◆ **EXERCISE**
Provide only the number of lines in the records where "that" appears.
>>>>
--- src/common/arbt_pkg.sv ---
//------------------------------------------------------------
// Arbiter definitions.
// Scheme select, requester identifier and the last-grant
// state used by the round-robin pointer.
//------------------------------------------------------------

package arbt_pkg;

  // Arbitration scheme.
  typedef enum logic {
    ARBT_FIXED       = 1'b0,
    ARBT_ROUND_ROBIN = 1'b1
  } arbt_scheme_e;

  // Requester number, 0 or 1.
  typedef logic arbt_src_t;

  // Requester that took the last grant.
  typedef enum logic {
    ARBT_LAST_I0 = 1'b0,
    ARBT_LAST_I1 = 1'b1
  } arbt_state_e;

endpackage

--- src/icb_arbt/icb_arbt.sv ---
//------------------------------------------------------------
// ICB command arbiter.
// Picks one of two requesters per command, under fixed
// priority or round robin, and reports each grant.
//------------------------------------------------------------

module icb_arbt #(
  parameter arbt_pkg::arbt_scheme_e ARBT_SCHEME = arbt_pkg::ARBT_ROUND_ROBIN
) (
  input  logic                clk,
  input  logic                i_reset,

  input  logic                i_i0_cmd_valid,
  output logic                o_i0_cmd_ready,
  input  icb_pkg::icb_op_e    i_i0_cmd_op,
  input  icb_pkg::icb_addr_t  i_i0_cmd_addr,
  input  icb_pkg::icb_data_t  i_i0_cmd_wdata,
  input  icb_pkg::icb_mask_t  i_i0_cmd_wmask,
  input  icb_pkg::icb_size_t  i_i0_cmd_size,

  input  logic                i_i1_cmd_valid,
  output logic                o_i1_cmd_ready,
  input  icb_pkg::icb_op_e    i_i1_cmd_op,
  input  icb_pkg::icb_addr_t  i_i1_cmd_addr,
  input  icb_pkg::icb_data_t  i_i1_cmd_wdata,
  input  icb_pkg::icb_mask_t  i_i1_cmd_wmask,
  input  icb_pkg::icb_size_t  i_i1_cmd_size,

  output logic                o_cmd_valid,
  input  logic                i_cmd_ready,
  output icb_pkg::icb_op_e    o_cmd_op,
  output icb_pkg::icb_addr_t  o_cmd_addr,
  output icb_pkg::icb_data_t  o_cmd_wdata,
  output icb_pkg::icb_mask_t  o_cmd_wmask,
  output icb_pkg::icb_size_t  o_cmd_size,

  input  logic                i_route_full,
  output logic                o_grant,
  output arbt_pkg::arbt_src_t o_grant_src
);

  import icb_pkg::*;
  import arbt_pkg::*;

  arbt_state_e last_q;
  arbt_src_t   sel_src;
  logic        any_valid;
  logic        path_open;

  assign any_valid = i_i0_cmd_valid | i_i1_cmd_valid;

  // A command may move only if the buffer takes it and the
  // response queue has room to record its source.
  assign path_open = i_cmd_ready & ~i_route_full;

  always_comb begin
    if (i_i0_cmd_valid && i_i1_cmd_valid) begin
      if (ARBT_SCHEME == ARBT_ROUND_ROBIN) begin
        // The requester not served last wins the tie.
        sel_src = (last_q == ARBT_LAST_I0) ? 1'b1 : 1'b0;
      end else begin
        sel_src = 1'b0;
      end
    end else begin
      sel_src = i_i1_cmd_valid ? 1'b1 : 1'b0;
    end
  end

  // Payload mux.
  assign o_cmd_op    = sel_src ? i_i1_cmd_op    : i_i0_cmd_op;
  assign o_cmd_addr  = sel_src ? i_i1_cmd_addr  : i_i0_cmd_addr;
  assign o_cmd_wdata = sel_src ? i_i1_cmd_wdata : i_i0_cmd_wdata;
  assign o_cmd_wmask = sel_src ? i_i1_cmd_wmask : i_i0_cmd_wmask;
  assign o_cmd_size  = sel_src ? i_i1_cmd_size  : i_i0_cmd_size;

  // Valid is held back while the queue is full, so the buffer
  // never takes a command without a grant.
  assign o_cmd_valid = any_valid & ~i_route_full;

  assign o_i0_cmd_ready = ~sel_src & path_open;
  assign o_i1_cmd_ready = sel_src & path_open;

  assign o_grant     = any_valid & path_open;
  assign o_grant_src = sel_src;

  always_ff @(posedge clk) begin
    if (i_reset) begin
      last_q <= ARBT_LAST_I1;
    end else if (o_grant) begin
      last_q <= sel_src ? ARBT_LAST_I1 : ARBT_LAST_I0;
    end
  end

endmodule

--- src/icb_arbt/icb_rsp_route.sv ---
//------------------------------------------------------------
// ICB response router.
// Queues the source of each granted command and sends each
// response back to that source, in issue order.
//------------------------------------------------------------

module icb_rsp_route #(
  parameter int OUTS_NUM = 2
) (
  input  logic                clk,
  input  logic                i_reset,

  input  logic                i_grant,
  input  arbt_pkg::arbt_src_t i_grant_src,
  output logic                o_full,

  input  logic                i_rsp_valid,
  output logic                o_rsp_ready,
  input  logic                i_rsp_err,
  input  icb_pkg::icb_data_t  i_rsp_rdata,

  output logic                o_i0_rsp_valid,
  input  logic                i_i0_rsp_ready,
  output logic                o_i0_rsp_err,
  output icb_pkg::icb_data_t  o_i0_rsp_rdata,

  output logic                o_i1_rsp_valid,
  input  logic                i_i1_rsp_ready,
  output logic                o_i1_rsp_err,
  output icb_pkg::icb_data_t  o_i1_rsp_rdata
);

  import arbt_pkg::*;

  localparam int PTR_W = (OUTS_NUM > 1) ? $clog2(OUTS_NUM) : 1;
  localparam int CNT_W = $clog2(OUTS_NUM + 1);
  localparam logic [PTR_W-1:0] LAST_PTR = PTR_W'(OUTS_NUM - 1);
  localparam logic [CNT_W-1:0] FULL_CNT = CNT_W'(OUTS_NUM);

  arbt_src_t        src_q [OUTS_NUM];
  logic [PTR_W-1:0] wr_ptr_q;
  logic [PTR_W-1:0] rd_ptr_q;
  logic [CNT_W-1:0] cnt_q;
  arbt_src_t        head_src;
  logic             pop;

  function automatic logic [PTR_W-1:0] ptr_inc(input logic [PTR_W-1:0] ptr);
    return (ptr == LAST_PTR) ? '0 : ptr + 1'b1;
  endfunction

  assign o_full   = (cnt_q == FULL_CNT);
  assign head_src = src_q[rd_ptr_q];

  // Steer toward the oldest outstanding source.
  assign o_i0_rsp_valid = i_rsp_valid & ~head_src;
  assign o_i1_rsp_valid = i_rsp_valid & head_src;
  assign o_rsp_ready    = head_src ? i_i1_rsp_ready : i_i0_rsp_ready;

  assign o_i0_rsp_err   = i_rsp_err;
  assign o_i0_rsp_rdata = i_rsp_rdata;
  assign o_i1_rsp_err   = i_rsp_err;
  assign o_i1_rsp_rdata = i_rsp_rdata;

  assign pop = i_rsp_valid & o_rsp_ready;

  always_ff @(posedge clk) begin
    if (i_grant) begin
      src_q[wr_ptr_q] <= i_grant_src;
    end
  end

  always_ff @(posedge clk) begin
    if (i_reset) begin
      wr_ptr_q <= '0;
      rd_ptr_q <= '0;
      cnt_q    <= '0;
    end else begin
      if (i_grant) begin
        wr_ptr_q <= ptr_inc(wr_ptr_q);
      end
      if (pop) begin
        rd_ptr_q <= ptr_inc(rd_ptr_q);
      end
      case ({i_grant, pop})
        2'b10:   cnt_q <= cnt_q + 1'b1;
        2'b01:   cnt_q <= cnt_q - 1'b1;
        default: cnt_q <= cnt_q;
      endcase
    end
  end

endmodule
<<<<
◆ **ANSWER BELOW**
2